Given data:

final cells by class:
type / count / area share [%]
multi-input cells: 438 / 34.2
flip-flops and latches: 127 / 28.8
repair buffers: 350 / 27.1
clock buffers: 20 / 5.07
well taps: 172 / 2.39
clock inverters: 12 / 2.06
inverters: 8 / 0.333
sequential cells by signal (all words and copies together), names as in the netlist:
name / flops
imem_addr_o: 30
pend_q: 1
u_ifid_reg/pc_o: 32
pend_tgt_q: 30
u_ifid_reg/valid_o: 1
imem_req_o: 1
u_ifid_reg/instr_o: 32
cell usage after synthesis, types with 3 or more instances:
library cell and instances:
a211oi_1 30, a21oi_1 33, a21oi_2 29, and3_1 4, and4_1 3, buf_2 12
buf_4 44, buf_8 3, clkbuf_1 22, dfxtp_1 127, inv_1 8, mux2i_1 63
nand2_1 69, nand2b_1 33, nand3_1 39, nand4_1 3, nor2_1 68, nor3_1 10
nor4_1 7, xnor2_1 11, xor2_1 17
**src/rtl/keycode_repeat_filter.sv**
```systemverilog
// keycode_repeat_filter
//   Locks onto one WASD movement key from the four HID keycode slots and
//   emits it once per frame with typematic gating (first press, initial
//   delay, repeat rate), all counted in frames.
//   Build option: define KEY_REPEAT_EN to enable the DELAY/REPEAT gating.
//   Without it the locked key is emitted on every frame tick.
//
//   state  | meaning
//   -------+--------------------------------------------------------------
//   IDLE   | no movement key locked
//   DELAY  | key emitted once, waiting out the initial typematic delay
//   REPEAT | key emitted every RATE_FRAMES frames while still held
module keycode_repeat_filter #(
   parameter int DELAY_FRAMES = 15,
   parameter int RATE_FRAMES  = 3
) (
   input  logic       Clk,
   input  logic       Reset,
   input  logic       frame_clk,
   input  logic [7:0] keycode0,
   input  logic [7:0] keycode1,
   input  logic [7:0] keycode2,
   input  logic [7:0] keycode3,
   output logic [7:0] keycode_out,
   output logic       key_held
);

   if (DELAY_FRAMES < 1 || DELAY_FRAMES > 255 || RATE_FRAMES < 1 || RATE_FRAMES > 255) begin : g_param_check
      $error("keycode_repeat_filter: DELAY_FRAMES and RATE_FRAMES must be 1..255");
   end

   function automatic logic is_move(input logic [7:0] k);
      return (k == 8'h04) || (k == 8'h07) || (k == 8'h16) || (k == 8'h1A);
   endfunction

   logic       sync1_q, sync2_q, prev_q;
   logic [1:0] fill_q;
   logic       frame_tick;
   logic [7:0] slot0_q, slot1_q, slot2_q, slot3_q;
   logic [7:0] lock_q, lock_d;
   logic [7:0] out_q, out_d;
   logic       held_q, held_d;
   logic       lock_hit;
   logic       new_valid;
   logic [7:0] new_key;

   // Synchronise vsync and detect its rising edge. prev is forced high until
   // real samples have filled the sync chain, so a frame_clk already high at
   // reset release cannot fake a tick.
   always_ff @(posedge Clk) begin
      if (Reset) begin
         sync1_q <= 1'b0;
         sync2_q <= 1'b0;
         prev_q  <= 1'b1;
         fill_q  <= 2'b00;
      end else begin
         sync1_q <= frame_clk;
         sync2_q <= sync1_q;
         prev_q  <= fill_q[1] ? sync2_q : 1'b1;
         fill_q  <= {fill_q[0], 1'b1};
      end
   end

   assign frame_tick = sync2_q & ~prev_q;

   // Register the keycode slots every cycle.
   always_ff @(posedge Clk) begin
      if (Reset) begin
         slot0_q <= 8'h00;
         slot1_q <= 8'h00;
         slot2_q <= 8'h00;
         slot3_q <= 8'h00;
      end else begin
         slot0_q <= keycode0;
         slot1_q <= keycode1;
         slot2_q <= keycode2;
         slot3_q <= keycode3;
      end
   end

   // Key selection: is the locked key still present, else lowest-index movement key.
   always_comb begin
      lock_hit  = (lock_q != 8'h00) &&
                  ((slot0_q == lock_q) || (slot1_q == lock_q) ||
                   (slot2_q == lock_q) || (slot3_q == lock_q));
      new_valid = 1'b1;
      new_key   = 8'h00;
      if (is_move(slot0_q))      new_key = slot0_q;
      else if (is_move(slot1_q)) new_key = slot1_q;
      else if (is_move(slot2_q)) new_key = slot2_q;
      else if (is_move(slot3_q)) new_key = slot3_q;
      else                       new_valid = 1'b0;
   end

`ifdef KEY_REPEAT_EN
   typedef enum logic [1:0] {
      IDLE   = 2'd0,
      DELAY  = 2'd1,
      REPEAT = 2'd2
   } state_t;

   localparam logic [7:0] DELAY_RELOAD = 8'(DELAY_FRAMES - 1);
   localparam logic [7:0] RATE_RELOAD  = 8'(RATE_FRAMES - 1);

   state_t     state_q, state_d;
   logic [7:0] cnt_q, cnt_d;

   // Typematic state and frame counter; reloaded at zero so it never wraps.
   always_ff @(posedge Clk) begin
      if (Reset) begin
         state_q <= IDLE;
         cnt_q   <= 8'h00;
      end else begin
         state_q <= state_d;
         cnt_q   <= cnt_d;
      end
   end

   // Per-tick next state and gated output.
   always_comb begin
      state_d = state_q;
      cnt_d   = cnt_q;
      lock_d  = lock_q;
      out_d   = out_q;
      if (frame_tick) begin
         if (lock_hit) begin
            out_d = 8'h00;
            if (state_q != IDLE) begin
               if (cnt_q == 8'h00) begin
                  out_d   = lock_q;
                  cnt_d   = RATE_RELOAD;
                  state_d = REPEAT;
               end else begin
                  cnt_d = cnt_q - 8'h01;
               end
            end
         end else if (new_valid) begin
            lock_d  = new_key;
            out_d   = new_key;
            cnt_d   = DELAY_RELOAD;
            state_d = DELAY;
         end else begin
            lock_d  = 8'h00;
            out_d   = 8'h00;
            cnt_d   = 8'h00;
            state_d = IDLE;
         end
      end
      held_d = (lock_d != 8'h00);
   end
`else
   // Per-tick output: emit the locked key on every frame it is held.
   always_comb begin
      lock_d = lock_q;
      out_d  = out_q;
      if (frame_tick) begin
         if (lock_hit) begin
            out_d = lock_q;
         end else if (new_valid) begin
            lock_d = new_key;
            out_d  = new_key;
         end else begin
            lock_d = 8'h00;
            out_d  = 8'h00;
         end
      end
      held_d = (lock_d != 8'h00);
   end
`endif

   // Output and lock registers, held stable between frame ticks.
   always_ff @(posedge Clk) begin
      if (Reset) begin
         lock_q <= 8'h00;
         out_q  <= 8'h00;
         held_q <= 1'b0;
      end else begin
         lock_q <= lock_d;
         out_q  <= out_d;
         held_q <= held_d;
      end
   end

   assign keycode_out = out_q;
   assign key_held    = held_q;

endmodule

```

Task: Nothing beyond the lines from the start of the entries through the line with "a211oi_1 30, a21oi_1" should appear. Repeat those lines exactly, both ends included.

Written solution:
final cells by class:
type / count / area share [%]
multi-input cells: 438 / 34.2
flip-flops and latches: 127 / 28.8
repair buffers: 350 / 27.1
clock buffers: 20 / 5.07
well taps: 172 / 2.39
clock inverters: 12 / 2.06
inverters: 8 / 0.333
sequential cells by signal (all words and copies together), names as in the netlist:
name / flops
imem_addr_o: 30
pend_q: 1
u_ifid_reg/pc_o: 32
pend_tgt_q: 30
u_ifid_reg/valid_o: 1
imem_req_o: 1
u_ifid_reg/instr_o: 32
cell usage after synthesis, types with 3 or more instances:
library cell and instances:
a211oi_1 30, a21oi_1 33, a21oi_2 29, and3_1 4, and4_1 3, buf_2 12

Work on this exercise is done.